For more than a decade, Israel has been planning to build its own settlement in E-1, though on a vastly bigger scale, to finish the encirclement of East Jerusalem, cutting off the future capital of a Palestinian state from the West Bank.

The US had stayed Israel’s hand, understanding that completion in E-1 would signal to the world and the Palestinians the end of a two-state solution. But following the UN vote, Netanyahu announced plans to build an additional 4,000 settler homes there as punishment for the Palestinians’ impertinence.

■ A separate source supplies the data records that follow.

--- config.mk ---
export PLATFORM = sky130hd
export DESIGN_NAME = sid_pot_filter
export DESIGN_NICKNAME = d
export VERILOG_FILES = /design/src/rtl/sid_pkg.sv /design/src/rtl/sid_median3.sv /design/src/rtl/sid_pot_filter_chk.sv /design/src/rtl/sid_pot_filter.sv
export SDC_FILE = /design/constraint.sdc
export NUM_CORES = 1
export LEC_CHECK = 0
export BUFFER_PORTS_ARGS = -buffer_cell sky130_fd_sc_hd__buf_2
export CORE_UTILIZATION = 38
export DETAILED_ROUTE_END_ITERATION = 10
export GPL_TIMING_DRIVEN = 0
export PLACE_DENSITY = 0.56
export SKIP_CTS_REPAIR_TIMING = 1
export SLEW_MARGIN = 15
export SYNTH_ARGS = -nofsm -noshare
export SYNTH_HDL_FRONTEND = slang
export SYNTH_HIERARCHICAL = 1
export SYNTH_SLANG_ARGS = --single-unit
export TNS_END_PERCENT = 30
--- constraint.sdc ---
create_clock -name clk -period 6 [get_ports clk]
set_input_delay 0.3 -clock clk [delete_from_list [all_inputs] [get_ports clk]]
set_output_delay 0.3 -clock clk [all_outputs]
set_load 0.1 [all_outputs]
--- src/rtl/sid_pkg.sv ---
// Shared definitions for the SID paddle (POTX/POTY) conditioning path.
package sid_pkg;

    localparam int SID_POT_W      = 8;
    localparam int SID_POT_PERIOD = 512;

    // Filter sequencer: one sample walks IDLE -> MED -> IIR -> OUT.
    typedef enum logic [1:0] {
        IDLE = 2'd0,
        MED  = 2'd1,
        IIR  = 2'd2,
        OUT  = 2'd3
    } sid_pot_state_e;

    // Unsigned distance between two pot values.
    function automatic logic [SID_POT_W-1:0] pot_abs_diff(
        input logic [SID_POT_W-1:0] a,
        input logic [SID_POT_W-1:0] b
    );
        logic [SID_POT_W-1:0] r;
        if (a >= b) begin
            r = a - b;
        end else begin
            r = b - a;
        end
        return r;
    endfunction

endpackage

--- src/rtl/sid_median3.sv ---
// Combinational median of three 8-bit values, built from comparisons only.
// Ties return the repeated value.
module sid_median3
    import sid_pkg::*;
(
    input  logic [SID_POT_W-1:0] a_i,
    input  logic [SID_POT_W-1:0] b_i,
    input  logic [SID_POT_W-1:0] c_i,
    output logic [SID_POT_W-1:0] med_o
);

    logic [SID_POT_W-1:0] lo_ab_s;
    logic [SID_POT_W-1:0] hi_ab_s;
    logic [SID_POT_W-1:0] hi_c_s;

    // med = max(min(a,b), min(max(a,b), c))
    always_comb begin
        lo_ab_s = a_i;
        hi_ab_s = b_i;
        if (a_i <= b_i) begin
            lo_ab_s = a_i;
            hi_ab_s = b_i;
        end else begin
            lo_ab_s = b_i;
            hi_ab_s = a_i;
        end
        if (hi_ab_s <= c_i) begin
            hi_c_s = hi_ab_s;
        end else begin
            hi_c_s = c_i;
        end
        if (lo_ab_s >= hi_c_s) begin
            med_o = lo_ab_s;
        end else begin
            med_o = hi_c_s;
        end
    end

endmodule

--- src/rtl/sid_pot_filter_chk.sv ---
// Property checker for sid_pot_filter: sample ticks only land in IDLE and the
// accumulator never leaves the scaled 8-bit range.
module sid_pot_filter_chk
    import sid_pkg::*;
#(
    parameter int SHIFT = 2
) (
    input logic                       clk,
    input logic                       rstn,
    input logic                       tick_i,
    input sid_pot_state_e             state_i,
    input logic [SID_POT_W+SHIFT-1:0] acc_i
);

    localparam int                       AW      = SID_POT_W + SHIFT;
    localparam logic [AW-1:0]            ACC_MAX = AW'(255 << SHIFT);

    a_tick_in_idle: assert property (@(posedge clk) disable iff (!rstn)
        tick_i |-> (state_i == IDLE));

    a_acc_in_range: assert property (@(posedge clk) disable iff (!rstn)
        acc_i <= ACC_MAX);

endmodule

--- src/rtl/sid_pot_filter.sv ---
// Paddle value conditioner: periodic sampling, median-of-3 spike rejection,
// first-order IIR smoothing and output hysteresis with full-scale endpoints.
module sid_pot_filter
    import sid_pkg::*;
#(
    parameter int PERIOD = SID_POT_PERIOD,
    parameter int SHIFT  = 2,
    parameter int HYST   = 1
) (
    input  logic                 clk,
    input  logic                 rstn,
    input  logic                 clkEn,
    input  logic [SID_POT_W-1:0] iPotVal,
    output logic [SID_POT_W-1:0] oPotVal,
    output logic                 oUpdStb
);

    localparam int             TW        = (PERIOD > 1) ? $clog2(PERIOD) : 1;
    localparam logic [TW-1:0]  TIMER_END = TW'(PERIOD - 1);
    localparam int             AW        = SID_POT_W + SHIFT;
    localparam int             DW        = AW + 1;

    logic [TW-1:0]          timer_q;
    logic [TW-1:0]          timer_d;
    sid_pot_state_e         state_q;
    logic                   primed_q;
    logic [SID_POT_W-1:0]   tap0_q;
    logic [SID_POT_W-1:0]   tap1_q;
    logic [SID_POT_W-1:0]   tap2_q;
    logic [SID_POT_W-1:0]   med_q;
    logic [AW-1:0]          acc_q;
    logic [SID_POT_W-1:0]   pot_q;
    logic                   stb_q;

    logic                   tick_s;
    logic [SID_POT_W-1:0]   med_s;
    logic [DW-1:0]          med_ext_s;
    logic signed [DW-1:0]   diff_s;
    logic signed [DW-1:0]   step_s;
    logic [AW-1:0]          acc_iir_s;
    logic [SID_POT_W-1:0]   acc_int_s;
    logic [SID_POT_W-1:0]   dist_s;
    logic                   upd_s;

    sid_median3 u_median3 (
        .a_i   (tap0_q),
        .b_i   (tap1_q),
        .c_i   (tap2_q),
        .med_o (med_s)
    );

    // Sample timer advances on clkEn only and wraps every PERIOD ticks.
    always_comb begin
        timer_d = timer_q;
        if (clkEn) begin
            if (timer_q == TIMER_END) begin
                timer_d = '0;
            end else begin
                timer_d = timer_q + TW'(1);
            end
        end else begin
            timer_d = timer_q;
        end
    end

    assign tick_s = clkEn & (timer_q == TIMER_END);

    // IIR step: acc + ((med << SHIFT) - acc) >>> SHIFT. The floor shift means
    // an upward approach stalls once the gap is below 2^SHIFT LSBs, while a
    // downward approach always settles exactly on the target.
    always_comb begin
        med_ext_s = DW'(med_q) << SHIFT;
        diff_s    = $signed(med_ext_s) - $signed({1'b0, acc_q});
        step_s    = diff_s >>> SHIFT;
        acc_iir_s = acc_q + step_s[AW-1:0];
    end

    // Output update decision: first sample, hysteresis window, or endpoints.
    always_comb begin
        acc_int_s = acc_q[SHIFT +: SID_POT_W];
        dist_s    = pot_abs_diff(acc_int_s, pot_q);
        if (!primed_q) begin
            upd_s = 1'b1;
        end else if (dist_s > SID_POT_W'(HYST)) begin
            upd_s = 1'b1;
        end else if ((acc_int_s == 8'd0) && (pot_q != 8'd0)) begin
            upd_s = 1'b1;
        end else if ((acc_int_s == 8'd255) && (pot_q != 8'd255)) begin
            upd_s = 1'b1;
        end else begin
            upd_s = 1'b0;
        end
    end

    // Sequencer and filter datapath: one pipeline step per clk.
    always_ff @(posedge clk) begin
        if (!rstn) begin
            timer_q  <= '0;
            state_q  <= IDLE;
            primed_q <= 1'b0;
            tap0_q   <= 8'd0;
            tap1_q   <= 8'd0;
            tap2_q   <= 8'd0;
            med_q    <= 8'd0;
            acc_q    <= '0;
            pot_q    <= 8'd0;
            stb_q    <= 1'b0;
        end else begin
            timer_q <= timer_d;
            stb_q   <= 1'b0;
            case (state_q)
                IDLE: begin
                    if (tick_s) begin
                        if (primed_q) begin
                            tap0_q <= iPotVal;
                            tap1_q <= tap0_q;
                            tap2_q <= tap1_q;
                        end else begin
                            // First sample seeds the whole history so the
                            // output lands directly on the input.
                            tap0_q <= iPotVal;
                            tap1_q <= iPotVal;
                            tap2_q <= iPotVal;
                            acc_q  <= AW'(iPotVal) << SHIFT;
                        end
                        state_q <= MED;
                    end else begin
                        state_q <= IDLE;
                    end
                end
                MED: begin
                    med_q   <= med_s;
                    state_q <= IIR;
                end
                IIR: begin
                    if (primed_q) begin
                        acc_q <= acc_iir_s;
                    end else begin
                        acc_q <= acc_q;
                    end
                    state_q <= OUT;
                end
                OUT: begin
                    if (upd_s) begin
                        pot_q <= acc_int_s;
                        stb_q <= 1'b1;
                    end else begin
                        pot_q <= pot_q;
                    end
                    primed_q <= 1'b1;
                    state_q  <= IDLE;
                end
                default: begin
                    state_q <= IDLE;
                end
            endcase
        end
    end

    assign oPotVal = pot_q;
    assign oUpdStb = stb_q;

    sid_pot_filter_chk #(
        .SHIFT (SHIFT)
    ) u_chk (
        .clk     (clk),
        .rstn    (rstn),
        .tick_i  (tick_s),
        .state_i (state_q),
        .acc_i   (acc_q)
    );

endmodule
After elaboration in Yosys (flattened, before gate mapping)
Index checks and enable logic that the tools add are counted.
{"block": "totals", "out_inout_bits": 9, "input_bits": 11, "register_bits": 63}
{"block": "op_classes", "add_sub_neg": 5, "n_eq_ne": 9, "n_reduce_logical": 10, "muxes": 19, "bitwise_logic": 1, "n_lt_le_gt_ge": 5}
{"operator": "$mux 8", "n": 7}
{"operator": "$mux 10", "n": 3}
{"operator": "$pmux 10 s2", "n": 1}
{"operator": "$ge 8x8->1", "n": 2}
{"operator": "$le 8x8->1", "n": 2}
{"operator": "$sub 8x8->8", "n": 2}
{"operator": "$sub 10x10->11", "n": 1}
{"operator": "$add 10x10->10", "n": 1}
{"operator": "$add 9x1->9 const B", "n": 1}
{"operator": "$eq 9x9->1 const B", "n": 1}
{"operator": "$mux 9", "n": 1}
{"operator": "$eq 8x8->1 const B", "n": 1}
{"operator": "$gt 8x1->1 const B", "n": 1}
{"operator": "$logic_not 8->1", "n": 1}
{"operator": "$ne 8x8->1 const B", "n": 1}
{"operator": "$pmux 2 s4", "n": 1}
{"operator": "$reduce_bool 8->1", "n": 1}
{"operator": "$mux 1", "n": 6}
{"operator": "$ne 2x2->1 const B", "n": 3}
{"operator": "$reduce_and 2->1", "n": 3}
{"operator": "$eq 2x2->1 const B", "n": 2}
{"operator": "$reduce_and 4->1", "n": 1}
{"operator": "$eq 2x1->1 const B", "n": 1}
{"operator": "$logic_and 1x1->1", "n": 2}
{"operator": "other kinds (3)", "n": 3}

Depth between registers and ports, before layout
{"block": "logic_depth", "word_depth": 7, "depth_mapped": 25}

Cells and area by module
Netlist, hierarchy kept.
{"mod": "sid_pot_filter", "area_each_um2": 4205.3, "seq_area_each_um2": 1261.2, "n_inst": 1, "cells_per_inst": 505}
{"mod": "sid_median3", "area_each_um2": 1082.3, "seq_area_each_um2": 0.0, "n_inst": 1, "cells_per_inst": 146}

Worst setup path before layout
Ideal clock, no wire load.
{"block": "synth_timing", "path_type": "reg-to-reg", "from": "reg tap1_q[1]", "to": "reg med_q[0]", "t_required_ns": 5.935, "slack_ns": 1.188, "t_arrival_ns": 4.747, "setup_ns": 0.065, "path_buffers": 3, "synth_period_minus_slack_ns": 4.812, "stages_incl_launch_ff": 26, "cell_sequence": "dfxtp_1 -> inv_1 -> ha_1 -> nor2b_4 -> o211a_1 -> o21ba_1 -> buf_6 -> buf_8 -> o21a_1 -> or2_2 -> ha_1 -> nand4_1 -> or2_2 -> o21a_1 -> clkbuf_1 -> o31ai_1 -> inv_1 -> ha_1 -> nor2b_1 -> o21ai_0 -> a21oi_1 -> o21a_1 -> o21ai_2 -> mux2i_1 -> mux2i_1 -> nor2b_1"}
{"block": "synth_via", "elab_chain_cells": 6, "word_cells_on_any_way": 7, "classes_between": "3 x order compare; 4 x mux"}
{"element": "start: declaration", "line": "sid_pot_filter.sv:28", "text": "logic [SID_POT_W-1:0] tap1_q;"}
{"element": "start signal: assignment", "line": "sid_pot_filter.sv:116", "text": "tap1_q <= tap0_q;"}
{"element": "start signal: assignment", "line": "sid_pot_filter.sv:122", "text": "tap1_q <= iPotVal;"}
{"element": "$le 8x8->1", "line": "sid_median3.sv:20", "text": "if (a_i <= b_i) begin"}
{"element": "$mux 8", "line": "sid_median3.sv:20"}
{"element": "$le 8x8->1", "line": "sid_median3.sv:27", "text": "if (hi_ab_s <= c_i) begin"}
{"element": "$mux 8", "line": "sid_median3.sv:27"}
{"element": "$ge 8x8->1", "line": "sid_median3.sv:32", "text": "if (lo_ab_s >= hi_c_s) begin"}
{"element": "$mux 8 (*)", "line": "sid_median3.sv:32"}
{"element": "named net med_s[0]", "line": "sid_pot_filter.sv:36", "text": "logic [SID_POT_W-1:0] med_s;"}
{"element": "end signal: assignment", "line": "sid_pot_filter.sv:132", "text": "med_q <= med_s;"}
{"element": "end: declaration", "line": "sid_pot_filter.sv:30", "text": "logic [SID_POT_W-1:0] med_q;"}
The timed path passes the listed nets; every way through them passes the cells marked *.
A chain may end at the register's enable or synchronous reset.

Worst setup path in the final report
{"block": "layout_timing", "from": "reg tap1_q[1]", "to": "reg med_q[6]"}
Same word-level chain as after synthesis.

==> results.toml <==
[outcome]
status = "completed"

[detailed_routing]
drt_wl_total_um = 14000
vias = 4789
dr.pass1.iters = 5
met2WireLength_um = 6100
wl_met3_um = 647
drc = 0
m1WireLength_um = 6920
highest_layer = "met4"
antenna_left = 0
vias_per_cell = 5.56
drt_iter0_drc = 283
detail_route.wl_per_cell_um = 16.3

[timing]
finalSetupTns_ns = 0
relSlewSlack_pct = 45.2
setup_viol = 0
skew_ns = 0.00568
fin_crit_sh_pct = 93.2
grt_setup_unrepaired = "no"
worstMarginPinSlew_ns = 0.816
fmax_mhz = 179
maxSlewViolCount = 0
fin_crit_ns = 5.59
hold_viol_final = 0

[synthesis]
synth_nets = 727
synth_cells = 651
yosys-top-cells-area = "dfxtp_1 (24%), ha_1 (15%), mux2i_1 (7.0%)"
async_flop_share_pct = 0
yosysSeqAreaShare_pct = 23.9
synth_compound_area_share_pct = 21.7
avgSynthCellArea_um2 = 8.12
synth_xor_area_share_pct = 3.15
synth_top_area_share_pct = 23.9
synth_top_area_cell = "dfxtp_1"
synth-seq-cells = 63
synth_edf_count = 0
netlist_area_mm2 = 0.00529
synth.distinct_cells = 72
yosysWarnings = 6
synth-simple-area-share_pct = 21.7
synth_top_family_by_area = "compound AO/OA/AOI/OAI gates"
muxShareOfSynthArea_pct = 7.22
synth_flop_cell = "dfxtp_1"
yosys.area_share.adder_pct = 15.8

[clock_network]
clock_latency_ns = 0.34
cts.sinks = 63
clkTransAtPathRegs_ns = 0.06
cts_made_buffers = 9
cts_tree = "done"
ctsHtreeMaxLevel = 3
cts-root-buf = "clkbuf_16"
clockBufferDepth = 2

[floorplan]
ioPinCount = 20
core_region_area_mm2 = 0.0134
fp.dieW_um = 120
row_count = 42
dieArea_mm2 = 0.0144
initial_core_util_pct = 39.5
fp.dieH_um = 120

[setup_path]
r2r_slack_ns = 0.41
cp-start-kind = "register"
crit_fanout = 10
end_kind = "register"
critPathKind = "reg -> reg"
r2r_cells = 25
worst_r2r_endpoint = "med_q[6]"
arrival_ns = 5.87
reg2reg_from = "tap1_q[1]"
worstPathRequired_ns = 6.28

[worst_hold_path]
min-delay-path-class = "in -> reg"
min_from = "iPotVal[3]"
hold_path_depth = 3
hold_end = "tap0_q[3]"

[layout]
fin_area_mm2 = 0.00592
seqCellArea_mm2 = 0.00126
fill_cells = 1379
mostFrequentLayoutCells = "nand2_1 (85), dfxtp_1 (63), ha_1 (62), inv_1 (53), a21oi_1 (42)"
final_cells = 862
fin_nets = 757
mostFrequentLayoutCell = "nand2_1"
fin_util_pct = 44.2
antenna_cells = 0
areaGrowthSynthToFinish_pct = 12.0
layout-drive-gt1-share_pct = 9.91
multiInputGateArea_mm2 = 0.00368

[global_route]
grt_max_degree = 12
grt-ovfl-total = 0
grt_pass1_wl_um = 23500
grt_pass1_vias = 4769
antenna_found_initial = 0
track_usage_pct = 20.7

[placement]
placed_cell_area_mm2 = 0.00560
place_hpwl_um = 11000
dp_cells = 846
gp_congestion = 0.895
port_buffers = 19

[power]
switching_share_pct = 22.3
power.internal_uw = 775
clkPwrFrac_pct = 54.9
power_frac_seq_pct = 42.1
p_leak_nw = 2.67
combPwrFrac_pct = 3.0
power_density_mw_per_mm2 = 169
ir_drop_mv = 0.118
power.switching_uw = 222

[run]
drv_cap = 0
power groups by stage:
stage	Combinational, mW	Clock (mW)	Sequential [mW]
after floorplan	0.0167	0	0.429
final	0.0297	0.548	0.421
after global routing	0.0329	0.577	0.420
after detailed placement	0.0296	0	0.430
after CTS	0.0298	0.559	0.420
after global placement	0.0294	0	0.430
cells by family after synthesis:
kind of cell | after synthesis
simple gates | 226
xor+xnor | 19
buf+inv | 83
flops | 63
compound gates | 157
fa+ha+maj | 65
mux | 38
registers in the layout, indices dropped and copies added (netlist names):
| name | cells |
|---|---|
| timer_q | 9 |
| tap0_q | 8 |
| state_q | 2 |
| med_q | 8 |
| tap1_q | 8 |
| tap2_q | 8 |
| oUpdStb | 1 |
| primed_q | 1 |
| acc_q | 10 |
| oPotVal | 8 |
cell type report:
class,count,share of cell area (%)
buffer,29,2.49
clock buffer,12,4.33
clock inverter,4,0.909
inverter,54,3.42
multi-input combinational,505,62.2
sequential,63,21.3
tap,176,3.72
timing repair buffer,19,1.61
stage by stage:
stage / worst slack (ns) / hold WS [ns] / total power, mW
after floorplan: 1.19 / 0.445 / 0.446
after global routing: 0.0528 / 0.255 / 1.03
final: 0.409 / 0.232 / 0.998
after detailed placement: 0.379 / 0.486 / 0.459
after CTS: 0.340 / 0.228 / 1.01
after global placement: 0.535 / 0.482 / 0.459
how the worst max path moves through the flow:
| stage | startpoint | end | slack, ns |
|---|---|---|---|
| after floorplan | tap1_q[1] | med_q[0] | 1.19 |
| after global placement | tap1_q[1] | med_q[0] | 0.54 |
| after detailed placement | tap1_q[5] | med_q[6] | 0.38 |
| after CTS | tap1_q[1] | med_q[6] | 0.34 |
| after global routing | tap1_q[1] | med_q[2] | 0.05 |
| final | tap1_q[1] | med_q[6] | 0.41 |
cell usage after synthesis (6+ instances only):
| master | instances |
|---|---|
| nand2_1 | 85 |
| dfxtp_1 | 63 |
| ha_1 | 62 |
| inv_1 | 53 |
| a21oi_1 | 42 |
| mux2i_1 | 37 |
| nor2_1 | 25 |
| nor2b_1 | 25 |
| o21ai_0 | 21 |
| clkbuf_1 | 19 |
| o211a_1 | 17 |
| nand4_1 | 15 |
| nor3_1 | 15 |
| o21a_1 | 14 |
| a21boi_0 | 13 |
| nand3_1 | 13 |
| xor2_1 | 11 |
| or2_2 | 8 |
| xnor2_1 | 8 |
| and3_1 | 7 |
| or3_1 | 7 |
| o31ai_1 | 6 |
worst max-delay path, cell delays in order (launching register included):
cell      delay, ns
dfxtp_1        0.39
inv_1          0.09
ha_1           0.31
nor2b_4        0.13
o211a_1        0.21
o21ba_1        0.19
buf_6          0.14
buf_8          0.13
o21a_1         0.19
or2_2          0.30
ha_1           0.30
nand4_1        0.13
or2_2          0.31
o21a_1         0.20
clkbuf_1       0.26
o31ai_1        0.43
inv_1          0.09
ha_1           0.28
nor2b_1        0.04
o21ai_0        0.18
a21oi_1        0.11
o21a_1         0.21
o21ai_4        0.36
mux2i_1        0.29
mux2i_1        0.12
nor2b_1        0.12
metal layers:
layer | vias to the layer above | track usage, %
met5 | - | 0
met4 | 0 | 9.06
met3 | 26 | 3.75
met2 | 108 | 31.5
met1 | 2281 | 28.5
li1 | 2374 | -
Power figures use the tool's default switching activity.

The comparison between the Bab al-Shams activists and the settlers should not be extended too far. One obvious difference is that the Palestinians were building on their own land, whereas Israel is breaking international law in allowing hundreds of thousands of settlers to move into the West Bank.

Another is that Israel’s response towards the two groups was preordained to be different. This is especially clear in relation to what Israel itself calls the “illegal outposts” – more than 100 micro-settlements, similar to Bab al-Shams, set up by hardcore Jewish settlers since the mid-1990s, after Israel promised the US it would not authorize any new settlements.

Despite an obligation to dismantle the outposts, successive Israeli governments have allowed them to flourish. In practice, within days of the first Jewish caravans appearing on a West Bank hilltop officials hook up the “outposts” to electricity and water, build them access roads and redirect bus routes to include them. The spread of the settlements and outposts has been leading inexorably to Israel’s de facto annexation of most of the West Bank.

In stark contrast, all access to Bab al-Shams was blocked within hours of the tents going up and the next day Netanyahu had the site declared a closed military zone. As soon as the Jewish Sabbath was over, troops massed around the camp. Early on the morning of 13 January they stormed in.

In establishing Bab al-Shams, we declare that we have had enough of demanding our rights from the occupier – from now on we shall seize them ourselves. (Mohammed Khatib, encampment organizer)

Netanyahu was clearly afraid to allow any delay. Palestinians started using social media over the weekend to plan mass rallies at road-blocks leading to the camp site.

However futile the activists’ efforts prove to be on this occasion, the encampment indicates that ordinary Palestinians are better placed to find inventive ways to embarrass Israel than the hidebound Palestinian leadership.

Senior Palestine Liberation Organization official Hanan Ashrawi extolled the activists for their “highly creative and legitimate non-violent tool” to protect Palestinian land. But the failure of PA officials, including Saeb Erekat, to make it to the site before it was cordoned off by Israel only heightened the impression of a leadership too slow and unimaginative to respond to events.

Netanyahu’s fear

By establishing Bab al-Shams, the activists visibly demonstrated the apartheid nature of Israel’s rule in the occupied territories. Although one brief encampment is unlikely by itself to change the dynamics of the conflict, it does show Palestinians that there are ways they themselves can take the struggle to Israel.

Following the Israeli raid, that point was made eloquently by Mohammed Khatib, one of the organizers. “In establishing Bab al-Shams, we declare that we have had enough of demanding our rights from the occupier – from now on we shall seize them ourselves.”

That, of course, is also Netanyahu’s great fear. The scenario his officials are reported to be most concerned about is that this kind of popular mode of struggle becomes infectious. If Palestinians see popular non-violent resistance, unlike endless diplomacy, helping to awaken the world to their plight, there may be more Bab al-Shamses –  and other surprises for Israel – around the corner.

It was precisely such thinking that led Israel’s attorney-general, Yehuda Weinstein, to justify Netanyahu’s violation of the injunction on the grounds that the camp would “bring protests and riots with national and international implications”.

What Bab al-Shams shows is that ordinary Palestinians can take the fight for the “state of Palestine” to Israel – and even turn Israel’s own methods against it.